[Records supplied — start]
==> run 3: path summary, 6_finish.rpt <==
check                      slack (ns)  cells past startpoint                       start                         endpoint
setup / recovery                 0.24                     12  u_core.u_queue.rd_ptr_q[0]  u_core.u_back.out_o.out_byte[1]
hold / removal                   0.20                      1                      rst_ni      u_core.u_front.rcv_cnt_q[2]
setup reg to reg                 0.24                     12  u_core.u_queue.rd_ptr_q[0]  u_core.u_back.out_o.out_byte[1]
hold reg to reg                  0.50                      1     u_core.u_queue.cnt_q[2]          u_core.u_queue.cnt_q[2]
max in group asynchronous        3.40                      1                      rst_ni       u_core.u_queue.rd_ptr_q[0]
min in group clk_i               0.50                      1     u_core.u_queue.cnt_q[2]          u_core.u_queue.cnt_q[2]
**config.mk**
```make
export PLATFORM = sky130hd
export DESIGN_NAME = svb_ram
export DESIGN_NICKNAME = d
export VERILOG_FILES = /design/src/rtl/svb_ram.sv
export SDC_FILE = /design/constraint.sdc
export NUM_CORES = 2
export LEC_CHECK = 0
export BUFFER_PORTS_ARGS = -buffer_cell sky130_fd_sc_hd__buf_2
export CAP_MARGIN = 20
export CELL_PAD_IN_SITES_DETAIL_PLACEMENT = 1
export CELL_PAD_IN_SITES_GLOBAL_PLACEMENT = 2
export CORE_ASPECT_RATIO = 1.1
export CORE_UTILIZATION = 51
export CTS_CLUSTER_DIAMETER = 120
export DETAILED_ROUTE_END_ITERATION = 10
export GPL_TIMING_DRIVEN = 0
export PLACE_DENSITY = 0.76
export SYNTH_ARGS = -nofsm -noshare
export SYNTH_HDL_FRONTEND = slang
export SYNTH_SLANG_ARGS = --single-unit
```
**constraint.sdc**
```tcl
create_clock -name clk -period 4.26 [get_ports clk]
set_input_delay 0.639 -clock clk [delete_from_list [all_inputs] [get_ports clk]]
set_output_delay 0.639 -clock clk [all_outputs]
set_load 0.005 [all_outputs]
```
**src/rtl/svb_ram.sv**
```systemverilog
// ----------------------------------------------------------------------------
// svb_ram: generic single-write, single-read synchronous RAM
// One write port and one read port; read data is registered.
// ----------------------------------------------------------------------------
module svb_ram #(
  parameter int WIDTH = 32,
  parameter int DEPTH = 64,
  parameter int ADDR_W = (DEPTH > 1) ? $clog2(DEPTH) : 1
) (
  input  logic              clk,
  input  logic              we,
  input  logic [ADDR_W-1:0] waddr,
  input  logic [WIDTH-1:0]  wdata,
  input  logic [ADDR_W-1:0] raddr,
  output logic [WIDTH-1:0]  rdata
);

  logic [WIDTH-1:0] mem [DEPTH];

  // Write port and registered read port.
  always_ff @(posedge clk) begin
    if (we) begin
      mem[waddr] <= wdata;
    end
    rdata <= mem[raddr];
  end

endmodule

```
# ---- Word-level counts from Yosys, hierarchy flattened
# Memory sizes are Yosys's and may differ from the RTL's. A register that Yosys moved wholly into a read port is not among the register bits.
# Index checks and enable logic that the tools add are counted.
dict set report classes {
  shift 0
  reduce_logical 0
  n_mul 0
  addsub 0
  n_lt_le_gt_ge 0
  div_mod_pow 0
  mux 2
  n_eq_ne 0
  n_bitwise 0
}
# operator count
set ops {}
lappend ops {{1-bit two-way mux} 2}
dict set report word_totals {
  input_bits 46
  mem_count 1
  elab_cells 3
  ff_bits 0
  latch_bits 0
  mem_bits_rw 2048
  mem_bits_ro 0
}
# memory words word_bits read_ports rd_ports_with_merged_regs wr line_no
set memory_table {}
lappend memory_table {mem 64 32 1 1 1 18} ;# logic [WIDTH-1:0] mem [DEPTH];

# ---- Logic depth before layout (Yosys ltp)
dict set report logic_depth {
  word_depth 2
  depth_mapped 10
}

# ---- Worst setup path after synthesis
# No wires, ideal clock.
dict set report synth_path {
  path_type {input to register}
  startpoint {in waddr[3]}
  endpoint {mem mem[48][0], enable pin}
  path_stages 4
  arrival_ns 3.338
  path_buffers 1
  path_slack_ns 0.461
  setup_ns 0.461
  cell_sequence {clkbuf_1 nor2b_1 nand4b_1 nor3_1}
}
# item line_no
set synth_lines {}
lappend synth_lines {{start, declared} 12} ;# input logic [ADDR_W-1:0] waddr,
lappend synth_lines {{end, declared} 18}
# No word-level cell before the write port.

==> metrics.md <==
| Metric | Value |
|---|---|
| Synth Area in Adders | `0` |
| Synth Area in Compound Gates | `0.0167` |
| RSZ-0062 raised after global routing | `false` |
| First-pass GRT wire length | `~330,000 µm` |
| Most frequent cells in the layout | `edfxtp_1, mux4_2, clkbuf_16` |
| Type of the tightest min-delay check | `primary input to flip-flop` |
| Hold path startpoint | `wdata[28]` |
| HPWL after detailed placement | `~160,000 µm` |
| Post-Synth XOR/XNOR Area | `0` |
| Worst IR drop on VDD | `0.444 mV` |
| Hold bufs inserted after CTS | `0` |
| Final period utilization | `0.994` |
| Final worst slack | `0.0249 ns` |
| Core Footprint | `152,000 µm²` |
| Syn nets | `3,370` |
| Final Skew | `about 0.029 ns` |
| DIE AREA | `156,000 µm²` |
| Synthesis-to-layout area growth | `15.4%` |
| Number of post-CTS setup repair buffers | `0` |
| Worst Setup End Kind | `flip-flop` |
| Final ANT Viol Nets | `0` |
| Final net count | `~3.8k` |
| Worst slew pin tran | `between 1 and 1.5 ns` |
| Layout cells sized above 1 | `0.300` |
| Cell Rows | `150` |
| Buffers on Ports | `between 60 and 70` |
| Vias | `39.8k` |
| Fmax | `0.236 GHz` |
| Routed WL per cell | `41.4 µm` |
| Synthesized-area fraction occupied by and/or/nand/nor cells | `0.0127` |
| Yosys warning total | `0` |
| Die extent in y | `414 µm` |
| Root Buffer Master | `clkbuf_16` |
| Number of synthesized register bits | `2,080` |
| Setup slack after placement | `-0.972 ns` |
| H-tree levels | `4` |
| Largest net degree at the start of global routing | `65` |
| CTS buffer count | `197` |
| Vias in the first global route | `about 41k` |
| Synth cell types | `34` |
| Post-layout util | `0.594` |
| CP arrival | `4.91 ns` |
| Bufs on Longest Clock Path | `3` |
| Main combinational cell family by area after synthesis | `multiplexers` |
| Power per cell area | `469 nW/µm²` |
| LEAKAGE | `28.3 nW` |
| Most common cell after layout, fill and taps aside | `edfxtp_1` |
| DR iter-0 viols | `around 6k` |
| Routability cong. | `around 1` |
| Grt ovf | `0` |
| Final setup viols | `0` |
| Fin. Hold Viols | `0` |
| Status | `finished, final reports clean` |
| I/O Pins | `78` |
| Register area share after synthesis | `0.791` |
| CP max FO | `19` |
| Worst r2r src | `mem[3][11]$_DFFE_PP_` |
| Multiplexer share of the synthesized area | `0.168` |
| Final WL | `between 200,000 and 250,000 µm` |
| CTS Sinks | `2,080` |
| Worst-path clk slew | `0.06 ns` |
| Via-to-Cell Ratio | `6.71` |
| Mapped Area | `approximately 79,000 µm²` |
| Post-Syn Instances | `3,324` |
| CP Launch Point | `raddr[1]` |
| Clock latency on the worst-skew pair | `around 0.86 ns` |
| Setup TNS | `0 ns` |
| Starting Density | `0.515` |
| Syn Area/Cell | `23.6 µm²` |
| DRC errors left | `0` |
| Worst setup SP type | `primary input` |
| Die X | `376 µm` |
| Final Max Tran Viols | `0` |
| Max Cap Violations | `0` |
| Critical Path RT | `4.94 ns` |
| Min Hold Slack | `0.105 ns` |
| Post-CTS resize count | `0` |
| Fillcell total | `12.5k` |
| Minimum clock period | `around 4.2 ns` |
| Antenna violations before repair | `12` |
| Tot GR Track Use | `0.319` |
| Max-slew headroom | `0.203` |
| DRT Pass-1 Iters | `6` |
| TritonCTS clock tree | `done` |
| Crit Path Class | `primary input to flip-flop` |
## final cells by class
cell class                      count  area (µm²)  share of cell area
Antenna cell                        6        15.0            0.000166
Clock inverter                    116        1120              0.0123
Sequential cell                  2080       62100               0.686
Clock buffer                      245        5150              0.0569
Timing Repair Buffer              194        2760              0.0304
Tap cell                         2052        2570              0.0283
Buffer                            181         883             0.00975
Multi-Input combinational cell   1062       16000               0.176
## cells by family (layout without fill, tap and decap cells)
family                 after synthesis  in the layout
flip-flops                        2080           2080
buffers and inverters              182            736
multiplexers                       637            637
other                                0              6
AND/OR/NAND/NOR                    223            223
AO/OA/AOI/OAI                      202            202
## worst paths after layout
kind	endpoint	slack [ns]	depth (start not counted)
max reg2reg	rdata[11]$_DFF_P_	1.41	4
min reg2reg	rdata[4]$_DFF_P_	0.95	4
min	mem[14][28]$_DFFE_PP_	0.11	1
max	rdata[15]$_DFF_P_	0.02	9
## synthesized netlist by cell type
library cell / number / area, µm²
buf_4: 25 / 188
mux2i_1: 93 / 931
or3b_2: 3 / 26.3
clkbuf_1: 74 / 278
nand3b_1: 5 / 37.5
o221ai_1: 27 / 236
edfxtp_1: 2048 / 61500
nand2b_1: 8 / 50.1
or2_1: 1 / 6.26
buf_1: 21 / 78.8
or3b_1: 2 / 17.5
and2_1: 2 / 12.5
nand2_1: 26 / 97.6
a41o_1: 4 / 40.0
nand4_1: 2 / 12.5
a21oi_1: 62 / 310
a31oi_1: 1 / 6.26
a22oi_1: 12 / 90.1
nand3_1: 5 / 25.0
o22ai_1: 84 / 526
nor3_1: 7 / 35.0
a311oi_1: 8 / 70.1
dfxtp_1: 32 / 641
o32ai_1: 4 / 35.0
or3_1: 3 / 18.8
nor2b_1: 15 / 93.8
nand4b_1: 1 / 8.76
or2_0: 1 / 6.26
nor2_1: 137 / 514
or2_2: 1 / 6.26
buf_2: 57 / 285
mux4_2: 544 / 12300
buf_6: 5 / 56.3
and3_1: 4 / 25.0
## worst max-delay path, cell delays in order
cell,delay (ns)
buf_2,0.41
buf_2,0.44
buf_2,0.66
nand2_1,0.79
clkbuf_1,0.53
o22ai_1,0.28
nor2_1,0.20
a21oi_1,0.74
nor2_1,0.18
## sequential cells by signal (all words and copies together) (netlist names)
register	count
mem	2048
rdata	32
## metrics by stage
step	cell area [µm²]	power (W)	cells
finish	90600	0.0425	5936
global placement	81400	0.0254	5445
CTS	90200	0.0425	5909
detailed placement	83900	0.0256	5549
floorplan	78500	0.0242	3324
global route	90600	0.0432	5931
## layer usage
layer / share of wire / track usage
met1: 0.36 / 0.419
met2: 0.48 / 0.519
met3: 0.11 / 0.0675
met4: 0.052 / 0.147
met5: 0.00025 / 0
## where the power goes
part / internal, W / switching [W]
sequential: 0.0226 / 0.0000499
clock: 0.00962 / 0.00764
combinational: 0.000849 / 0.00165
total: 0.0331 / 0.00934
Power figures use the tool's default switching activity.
[Records supplied — finish]
In the listing above, find the line with "Via-to-Cell Ratio |" and the line with "of cell area"; set down exactly those two lines and every line between them, nothing more.

## Exercise response
| Via-to-Cell Ratio | `6.71` |
| Mapped Area | `approximately 79,000 µm²` |
| Post-Syn Instances | `3,324` |
| CP Launch Point | `raddr[1]` |
| Clock latency on the worst-skew pair | `around 0.86 ns` |
| Setup TNS | `0 ns` |
| Starting Density | `0.515` |
| Syn Area/Cell | `23.6 µm²` |
| DRC errors left | `0` |
| Worst setup SP type | `primary input` |
| Die X | `376 µm` |
| Final Max Tran Viols | `0` |
| Max Cap Violations | `0` |
| Critical Path RT | `4.94 ns` |
| Min Hold Slack | `0.105 ns` |
| Post-CTS resize count | `0` |
| Fillcell total | `12.5k` |
| Minimum clock period | `around 4.2 ns` |
| Antenna violations before repair | `12` |
| Tot GR Track Use | `0.319` |
| Max-slew headroom | `0.203` |
| DRT Pass-1 Iters | `6` |
| TritonCTS clock tree | `done` |
| Crit Path Class | `primary input to flip-flop` |
## final cells by class
cell class                      count  area (µm²)  share of cell area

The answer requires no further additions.